Your assignment
Exactly the lines from the start of the data through the line containing "RAG_RED: begin" should be output, with both ends kept and nothing added.

Data shown
--- src/rtl/rag_successor.sv ---
// Combinational legal-sequence lookup for the lamp encoding.
//   rag      : current {red, amber, green}
//   rag_next : the only legal successor of rag (000 when rag is illegal)
//   legal    : rag is one of the four legal encodings
module rag_successor
  import traffic_pkg::*;
(
  input  logic [2:0] rag,
  output logic [2:0] rag_next,
  output logic       legal
);

  always_comb begin
    rag_next = RAG_OFF;
    legal    = 1'b0;
    case (rag)
      RAG_RED: begin
        rag_next = RAG_RED_AMBER;
        legal    = 1'b1;
      end
      RAG_RED_AMBER: begin
        rag_next = RAG_GREEN;
        legal    = 1'b1;
      end
      RAG_GREEN: begin
        rag_next = RAG_AMBER;
        legal    = 1'b1;
      end
      RAG_AMBER: begin
        rag_next = RAG_RED;
        legal    = 1'b1;
      end
      default: ;
    endcase
  end

endmodule

--- src/rtl/traffic_light_monitor.sv ---
// Traffic light sequence monitor. Watches {red, amber, green} every clock,
// locks onto the legal sequence 100->110->001->010->100, counts completed
// cycles and latches the first fault until reset.
//   clk : clock, rising edge
//   rst : synchronous active-high reset
//   mon : traffic_light_monitor_if.slave (enable, lamps in; status out)
//
// state      | meaning
// -----------+-------------------------------------------------------
// ST_IDLE    | monitoring off, waiting for enable
// ST_ACQUIRE | waiting for first legal lamp pattern, illegal ignored
// ST_TRACK   | locked, checking order and hold time every cycle
// ST_FAULT   | error latched, frozen until rst
module traffic_light_monitor
  import traffic_pkg::*;
#(
  parameter int MAX_HOLD = 1,
  parameter int CYCLE_W  = 8
) (
  input  logic                     clk,
  input  logic                     rst,
  traffic_light_monitor_if.slave   mon
);

  // Hold time is a down-counter loaded with MAX_HOLD-1 on entry to a
  // pattern; a repeat of the pattern at terminal count zero is a stall.
  localparam int                 HOLD_W    = (MAX_HOLD > 1) ? $clog2(MAX_HOLD) : 1;
  localparam logic [HOLD_W-1:0]  HOLD_INIT = HOLD_W'(MAX_HOLD - 1);
  localparam logic [CYCLE_W-1:0] CYC_MAX   = '1;

  mon_state_e         state_q, state_d;
  logic [2:0]         prev_q, prev_d;
  logic [2:0]         exp_q, exp_d;
  logic [HOLD_W-1:0]  hold_q, hold_d;
  logic [CYCLE_W-1:0] cycles_q, cycles_d;
  logic [1:0]         err_code_q, err_code_d;

  logic [2:0] rag;
  logic [2:0] rag_next;
  logic       rag_legal;

  assign rag = {mon.red, mon.amber, mon.green};

  // The successor of each accepted pattern is captured in exp_q, so one
  // lookup serves both legality of the sample and the order check.
  rag_successor u_succ (
    .rag      (rag),
    .rag_next (rag_next),
    .legal    (rag_legal)
  );

  always_comb begin
    state_d    = state_q;
    prev_d     = prev_q;
    exp_d      = exp_q;
    hold_d     = hold_q;
    cycles_d   = cycles_q;
    err_code_d = err_code_q;

    case (state_q)
      ST_IDLE: begin
        if (mon.enable) state_d = ST_ACQUIRE;
      end

      ST_ACQUIRE: begin
        if (!mon.enable) begin
          state_d = ST_IDLE;
        end else if (rag_legal) begin
          state_d = ST_TRACK;
          prev_d  = rag;
          exp_d   = rag_next;
          hold_d  = HOLD_INIT;
        end
      end

      // Errors are checked before enable so a fault seen while enable
      // drops still latches.
      ST_TRACK: begin
        if (!rag_legal) begin
          state_d    = ST_FAULT;
          err_code_d = ERR_ILLEGAL;
        end else if (rag == prev_q) begin
          if (hold_q == '0) begin
            state_d    = ST_FAULT;
            err_code_d = ERR_STALL;
          end else if (!mon.enable) begin
            state_d = ST_IDLE;
          end else begin
            hold_d = hold_q - 1'b1;
          end
        end else if (rag == exp_q) begin
          if (!mon.enable) begin
            state_d = ST_IDLE;
          end else begin
            prev_d = rag;
            exp_d  = rag_next;
            hold_d = HOLD_INIT;
            if (prev_q == RAG_AMBER && cycles_q != CYC_MAX) begin
              cycles_d = cycles_q + 1'b1;
            end
          end
        end else begin
          state_d    = ST_FAULT;
          err_code_d = ERR_ORDER;
        end
      end

      ST_FAULT: ;

      default: state_d = ST_IDLE;
    endcase
  end

  always_ff @(posedge clk) begin
    if (rst) begin
      state_q    <= ST_IDLE;
      prev_q     <= RAG_OFF;
      exp_q      <= RAG_OFF;
      hold_q     <= '0;
      cycles_q   <= '0;
      err_code_q <= ERR_NONE;
    end else begin
      state_q    <= state_d;
      prev_q     <= prev_d;
      exp_q      <= exp_d;
      hold_q     <= hold_d;
      cycles_q   <= cycles_d;
      err_code_q <= err_code_d;
    end
  end

  assign mon.locked   = (state_q == ST_TRACK);
  assign mon.err      = (err_code_q != ERR_NONE);
  assign mon.err_code = err_code_q;
  assign mon.cycles   = cycles_q;

endmodule
**src/rtl/hilo_div_ctrl_pkg.sv**
```systemverilog
// hilo_pkg: op codes and FSM state encoding shared by the HI/LO divide controller
package hilo_pkg;
    localparam logic [2:0] OP_NONE  = 3'd0;
    localparam logic [2:0] OP_DIV   = 3'd1;
    localparam logic [2:0] OP_DIVU  = 3'd2;
    localparam logic [2:0] OP_MULT  = 3'd3;
    localparam logic [2:0] OP_MULTU = 3'd4;
    localparam logic [2:0] OP_MTHI  = 3'd5;
    localparam logic [2:0] OP_MTLO  = 3'd6;
    typedef enum logic [1:0] {IDLE = 2'd0, BUSY = 2'd1, DRAIN = 2'd2} state_e;
endpackage

```
**src/rtl/hilo_div_ctrl_if.sv**
```systemverilog
// hilo_div_if: Start/Ready handshake bundle between the controller and the external divider
interface hilo_div_if;
    logic        div_start;
    logic        div_signed;
    logic [31:0] div_a;
    logic [31:0] div_b;
    logic        div_annul;
    logic        div_ready;
    logic [63:0] div_result;
    modport master (output div_start, div_signed, div_a, div_b, div_annul, input div_ready, div_result);
    modport slave (input div_start, div_signed, div_a, div_b, div_annul, output div_ready, div_result);
endinterface

```
**src/rtl/hilo_div_ctrl_mul.sv**
```systemverilog
// hilo_mul: combinational 32x32->64 multiplier, signed or unsigned
module hilo_mul (
    input  logic [31:0] a_i,
    input  logic [31:0] b_i,
    input  logic        sgn_i,
    output logic [63:0] p_o
);
    logic signed [63:0] ax, bx;
    assign ax  = {{32{sgn_i & a_i[31]}}, a_i};
    assign bx  = {{32{sgn_i & b_i[31]}}, b_i};
    assign p_o = ax * bx;
endmodule

```
**src/rtl/hilo_div_ctrl.sv**
```systemverilog
// hilo_div_ctrl: sequences the shared divider and owns architectural HI/LO for EX
module hilo_div_ctrl
    import hilo_pkg::*;
#(
    parameter int TIMEOUT = 15,
    parameter int CW      = 4
) (
    input  logic        clk,
    input  logic        rst,
    input  logic        req_valid,
    input  logic [2:0]  req_op,
    input  logic [31:0] req_a,
    input  logic [31:0] req_b,
    input  logic        flush,
    output logic        stall_o,
    output logic [31:0] hi_o,
    output logic [31:0] lo_o,
    output logic        err_o,
    hilo_div_if.master  div
);
    state_e      state_q, state_d;
    logic [CW-1:0] wd_q, wd_d;
    logic [31:0] hi_q, hi_d, lo_q, lo_d, a_q, a_d, b_q, b_d;
    logic        start_q, start_d, sgn_q, sgn_d, annul_q, annul_d, err_q, err_d;
    logic [63:0] prod;
    logic        acc, is_div, div_go;
    hilo_mul u_mul (.a_i(req_a), .b_i(req_b), .sgn_i(req_op == OP_MULT), .p_o(prod));
    assign acc     = req_valid & ~flush;
    assign is_div  = (req_op == OP_DIV) | (req_op == OP_DIVU);
    assign div_go  = (state_q == IDLE) & acc & is_div & (req_b != '0);
    assign stall_o = (state_q == BUSY) | div_go;
    always_comb begin
        state_d = state_q;
        wd_d    = wd_q;
        hi_d    = hi_q;
        lo_d    = lo_q;
        a_d     = a_q;
        b_d     = b_q;
        sgn_d   = sgn_q;
        start_d = start_q;
        annul_d = 1'b0;
        err_d   = 1'b0;
        case (state_q)
            IDLE: begin
                if (div_go) begin
                    a_d     = req_a;
                    b_d     = req_b;
                    sgn_d   = req_op == OP_DIV;
                    start_d = 1'b1;
                    wd_d    = '0;
                    state_d = BUSY;
                end else if (acc & ((req_op == OP_MULT) | (req_op == OP_MULTU))) begin
                    {hi_d, lo_d} = prod;
                end else if (acc & (req_op == OP_MTHI)) begin
                    hi_d = req_a;
                end else if (acc & (req_op == OP_MTLO)) begin
                    lo_d = req_a;
                end
            end
            BUSY: begin
                wd_d = wd_q + 1'b1;
                // flush wins over a same-cycle ready so a killed divide never lands in HI/LO
                if (flush) begin
                    start_d = 1'b0;
                    annul_d = 1'b1;
                    state_d = IDLE;
                end else if (div.div_ready) begin
                    {hi_d, lo_d} = div.div_result;
                    start_d      = 1'b0;
                    state_d      = DRAIN;
                end else if (wd_q == CW'(TIMEOUT - 1)) begin
                    start_d = 1'b0;
                    annul_d = 1'b1;
                    err_d   = 1'b1;
                    state_d = IDLE;
                end
            end
            default: state_d = IDLE;
        endcase
    end
    always_ff @(posedge clk) begin
        if (rst) begin
            state_q <= IDLE;
            wd_q    <= '0;
            hi_q    <= '0;
            lo_q    <= '0;
            a_q     <= '0;
            b_q     <= '0;
            sgn_q   <= 1'b0;
            start_q <= 1'b0;
            annul_q <= 1'b0;
            err_q   <= 1'b0;
        end else begin
            state_q <= state_d;
            wd_q    <= wd_d;
            hi_q    <= hi_d;
            lo_q    <= lo_d;
            a_q     <= a_d;
            b_q     <= b_d;
            sgn_q   <= sgn_d;
            start_q <= start_d;
            annul_q <= annul_d;
            err_q   <= err_d;
        end
    end
    assign hi_o           = hi_q;
    assign lo_o           = lo_q;
    assign err_o          = err_q;
    assign div.div_start  = start_q;
    assign div.div_signed = sgn_q;
    assign div.div_a      = a_q;
    assign div.div_b      = b_q;
    assign div.div_annul  = annul_q;
endmodule

```
**src/flat_wrapper.sv**
```systemverilog
// flat-port wrapper written by rule: the top's interface ports become plain ports
module hilo_div_ctrl_flat import hilo_pkg::*;
#(
    parameter int TIMEOUT = 15,
    parameter int CW      = 4
)
  (clk, rst, req_valid, req_op, req_a, req_b, flush, stall_o, hi_o, lo_o, err_o, div_div_start, div_div_signed, div_div_a, div_div_b, div_div_annul, div_div_ready, div_div_result);
  hilo_div_if div_i ();
  input  logic clk;
  input  logic rst;
  input  logic req_valid;
  input  logic [2:0] req_op;
  input  logic [31:0] req_a;
  input  logic [31:0] req_b;
  input  logic flush;
  output logic stall_o;
  output logic [31:0] hi_o;
  output logic [31:0] lo_o;
  output logic err_o;
  output wire logic [$bits(div_i.div_start)-1:0] div_div_start;
  output wire logic [$bits(div_i.div_signed)-1:0] div_div_signed;
  output wire logic [$bits(div_i.div_a)-1:0] div_div_a;
  output wire logic [$bits(div_i.div_b)-1:0] div_div_b;
  output wire logic [$bits(div_i.div_annul)-1:0] div_div_annul;
  input wire logic [$bits(div_i.div_ready)-1:0] div_div_ready;
  input wire logic [$bits(div_i.div_result)-1:0] div_div_result;
  assign div_div_start = div_i.div_start;
  assign div_div_signed = div_i.div_signed;
  assign div_div_a = div_i.div_a;
  assign div_div_b = div_i.div_b;
  assign div_div_annul = div_i.div_annul;
  assign div_i.div_ready = div_div_ready;
  assign div_i.div_result = div_div_result;
  hilo_div_ctrl #(.TIMEOUT(TIMEOUT), .CW(CW)) u_core (.clk(clk), .rst(rst), .req_valid(req_valid), .req_op(req_op), .req_a(req_a), .req_b(req_b), .flush(flush), .stall_o(stall_o), .hi_o(hi_o), .lo_o(lo_o), .err_o(err_o), .div(div_i));
endmodule
```
**config.mk**
```make
export PLATFORM = sky130hd
export DESIGN_NAME = hilo_div_ctrl_flat
export DESIGN_NICKNAME = d
export VERILOG_FILES = /design/src/rtl/hilo_div_ctrl_pkg.sv /design/src/rtl/hilo_div_ctrl_if.sv /design/src/rtl/hilo_div_ctrl_mul.sv /design/src/rtl/hilo_div_ctrl.sv /design/src/flat_wrapper.sv
export SDC_FILE = /design/constraint.sdc
export NUM_CORES = 2
export LEC_CHECK = 0
export BUFFER_PORTS_ARGS = -buffer_cell sky130_fd_sc_hd__clkbuf_2
export CAP_MARGIN = 10
export CELL_PAD_IN_SITES_DETAIL_PLACEMENT = 1
export CELL_PAD_IN_SITES_GLOBAL_PLACEMENT = 2
export CORE_AREA = 2 2 228 455
export CTS_CLUSTER_DIAMETER = 150
export DETAILED_ROUTE_END_ITERATION = 7
export DIE_AREA = 0 0 230 457
export PLACE_DENSITY = 0.95
export SLEW_MARGIN = 40
export SYNTH_ARGS = -nofsm -noshare
export SYNTH_HDL_FRONTEND = slang
export SYNTH_SLANG_ARGS = --single-unit
```
**constraint.sdc**
```tcl
create_clock -name clk -period 15.3 [get_ports clk]
set_input_delay 2.295 -clock clk [delete_from_list [all_inputs] [get_ports clk]]
set_output_delay 2.295 -clock clk [all_outputs]
set_load 0.01 [all_outputs]
```
==> run_results.csv <==
group,metric,value,unit
logic_synthesis,synthesis.nets,6553,
critical_path,crit_required,15.74,ns
cts,cts_tree,"yes",
sta,clock_skew,0.0123,ns
routing,dr.pass1.iters,5,
critical_path,crit_type,"in2reg",
logic_synthesis,synth.top_cell.area_share,0.506,
logic_synthesis,synthCells,5078,
grt,grt_start_max_net_pins,83,
logic_synthesis,async_flop_share,0,
sta,timing_hold_violations_final,0,
sta,maxSlewViolCount,0,
logic_synthesis,netlist_area,0.0445,mm^2
logic_synthesis,ys_seq_area_frac,0.0621,
critical_path,crit_top_cell,"fa_1",
logic_synthesis,synth_edf_count,0,
cells_and_area,final_layout_size_suffix_gt1_frac,0.0811,
cells_and_area,area_growth,6.55,%
routing,wirelength,167,mm
logic_synthesis,synth_area_leaders,"fa_1, inv_1, nand2_1, dfxtp_1, ha_1",
critical_path,path_max_fanout,54,
flow_run,max_cap_viol_count,0,
sta,rsz0062_at_grt,"false",
grt,grt_pass1_vias,42512,
grt,grt_usage,0.329,
grt,grt_pass1_wl,257,mm
cts,postCtsSetupBuffers,0,
floorplanning,start_util,0.437,
cts,cts_max_path_buffers,2,
logic_synthesis,synth_cell_types,79,
logic_synthesis,syn_avg_cell_area,8.77,um^2
sta,worst_slew_pin_slew,0.835,ns
cts,htreeDepth,4,
sta,fin_crit,11.19,ns
floorplanning,rows,166,
critical_path,cp_slowest_cell,"fa_1",
logic_synthesis,synth_seq_cells,138,
routing,ant_nets,0,
floorplanning,fp.dieH,457,um
critical_path,cp-start-kind,"input pin",
floorplanning,coreArea,0.102,mm^2
logic_synthesis,synth_flop_cell,"dfxtp_1",
place,numPortBuffers,268,
critical_path,critPathArrivalTime,11.63,ns
floorplanning,die_area,0.105,mm^2
routing,drt_iter0_drc,2578,
hold_path,hold_path_class,"reg2reg",
sta,finalCritPeriodShare,0.731,
cts,numCtsBuffers,17,
sta,maxSlewHeadroom,0.435,
sta,layout_setup_ws,4.11,ns
logic_synthesis,yosys.area.top_type,"fa_1",
routing,drc,0,
routing,vias_per_cell,5.63,
place,pre_cts_ws,3.70,ns
floorplanning,die_w,230,um
sta,final-setup-viol-count,0,
routing,vias,36364,
grt,globalRouteOverflowTotal,0,
sta,fmax,0.0894,GHz
cts,clock_latency,0.50,ns
grt,antenna_found_initial,13,
place,routabilityCongestion,0.983,
routing,post_drt_wl_per_cell,25.9,um
sta,final.setup.tns,0,ns
cts,cts_root_buf,"clkbuf_16",
cts,hold_buffers,0,
cts,clk_pin_slew_worst_paths,0.07,ns
critical_path,slowest_delay,0.98,ns
critical_path,end_kind,"flip-flop",
cts,cts.sinks,138,
cts,cts_resized,0,
status,outcome,"complete, no violations",
cells_and_area,nets,6569,
place,dp_hpwl,128,mm
floorplanning,ios,269,
logic_synthesis,yosys_warnings,0,
==> Yosys cell counts, types with 44 or more instances <==
| cell type | instances |
|---|---|
| inv_1 | 1146 |
| and2_1 | 308 |
| dfxtp_1 | 138 |
| o21ai_0 | 47 |
| nor3_1 | 44 |
| clkbuf_1 | 321 |
| nor2_1 | 166 |
| fa_1 | 1125 |
| ha_1 | 214 |
| xnor2_1 | 50 |
| a21oi_1 | 158 |
| nand2_1 | 922 |
| o211ai_1 | 44 |
==> worst paths after layout <==
kind	slack, ns	cells past startpoint	endpoint	start
setup / recovery	4.11	30	u_core.hi_o[25]	req_a[31]
hold / removal	0.45	2	u_core.lo_o[16]	u_core.lo_o[16]
setup reg to reg	12.35	8	u_core.hi_o[21]	u_core.state_q[1]
hold reg to reg	0.45	2	u_core.lo_o[16]	u_core.lo_o[16]
==> cells in the final DEF (no fill, tap or decap), types with 10 or more instances in the layout <==
| master | instances |
|---|---|
| a211oi_1 | 20 |
| a21o_1 | 31 |
| a21oi_1 | 158 |
| a311oi_1 | 14 |
| a31oi_1 | 11 |
| and2_1 | 308 |
| and3_1 | 27 |
| buf_4 | 71 |
| clkbuf_16 | 17 |
| clkbuf_2 | 259 |
| dfxtp_1 | 138 |
| fa_1 | 1125 |
| ha_1 | 214 |
| inv_1 | 1146 |
| mux2i_1 | 34 |
| nand2_1 | 922 |
| nand3_1 | 21 |
| nand4_1 | 22 |
| nor2_1 | 166 |
| nor3_1 | 44 |
| nor4_1 | 22 |
| o211ai_1 | 44 |
| o21a_1 | 13 |
| o21ai_0 | 46 |
| o21ai_1 | 10 |
| o21bai_1 | 11 |
| or2_2 | 10 |
| or3_1 | 10 |
| xnor2_1 | 50 |
| xor2_1 | 21 |
==> metal layers <==
layer	GRT usage	part of all wire	wire, um
met1	0.374	0.35	58300
met4	0.226	0.086	14300
met5	0	0.00016	27
met2	0.563	0.49	82700
met3	0.0546	0.073	12200
==> critical path, delay by kind of cell <==
family / cells / cell delay [ns]
XOR/XNOR: 1 / 0.10
AND/OR/NAND/NOR: 5 / 1.50
AO/OA/AOI/OAI: 6 / 1.16
buffers and inverters: 9 / 1.65
adder cells (fa/ha/maj): 9 / 4.84
==> metrics by stage <==
stage / hold WS [ns] / area (um^2) / cells / util
after global placement: 0.438 / 46800 / 6418 / 0.460
final: 0.454 / 47400 / 6458 / 0.466
after global routing: 0.477 / 47400 / 6451 / 0.466
after detailed placement: 0.447 / 46800 / 6419 / 0.460
after CTS: 0.457 / 47400 / 6451 / 0.466
after floorplan: 0.476 / 44500 / 5078 / -
==> state kept, by name, indices dropped and copies added, names as in the netlist <==
register / flops
u_core.lo_o: 32
u_core.err_o: 1
u_core.div.div_annul: 1
u_core.hi_o: 32
u_core.div.div_b: 32
u_core.div.div_a: 32
u_core.div.div_start: 1
u_core.state_q: 2
u_core.div.div_signed: 1
u_core.wd_q: 4
==> cell families (layout without fill, tap and decap cells) <==
kind of cell               count (synthesis)  count (layout)  share of synthesized area
AOI/OAI and AO/OA                        417             417                     0.0620
xor gates and xnor gates                  71              71                     0.0140
adders and majority gates               1339            1339                      0.566
buffers and inverters                   1490            1519                      0.127
DFF                                      138             138                     0.0621
muxes                                     35              35                    0.00790
other                                      0               7                          0
and+or+nand+nor                         1588            1588                      0.161
==> cell type report <==
| class | instances | area [um^2] |
|---|---|---|
| clock inverters | 14 | 128 |
| repair buffers | 340 | 1930 |
| fillers | 12053 | 54300 |
| well taps | 1344 | 1680 |
| inverters | 1147 | 4310 |
| diodes | 7 | 17.5 |
| clock buffers | 18 | 439 |
| multi-input cells | 3450 | 36200 |
| flip-flops and latches | 138 | 2760 |
Power is left out: the tool's default activity adds up to more than one toggle a clock period on the data nets, which glitch-free logic cannot reach.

Result for this task
--- src/rtl/rag_successor.sv ---
// Combinational legal-sequence lookup for the lamp encoding.
//   rag      : current {red, amber, green}
//   rag_next : the only legal successor of rag (000 when rag is illegal)
//   legal    : rag is one of the four legal encodings
module rag_successor
  import traffic_pkg::*;
(
  input  logic [2:0] rag,
  output logic [2:0] rag_next,
  output logic       legal
);

  always_comb begin
    rag_next = RAG_OFF;
    legal    = 1'b0;
    case (rag)
      RAG_RED: begin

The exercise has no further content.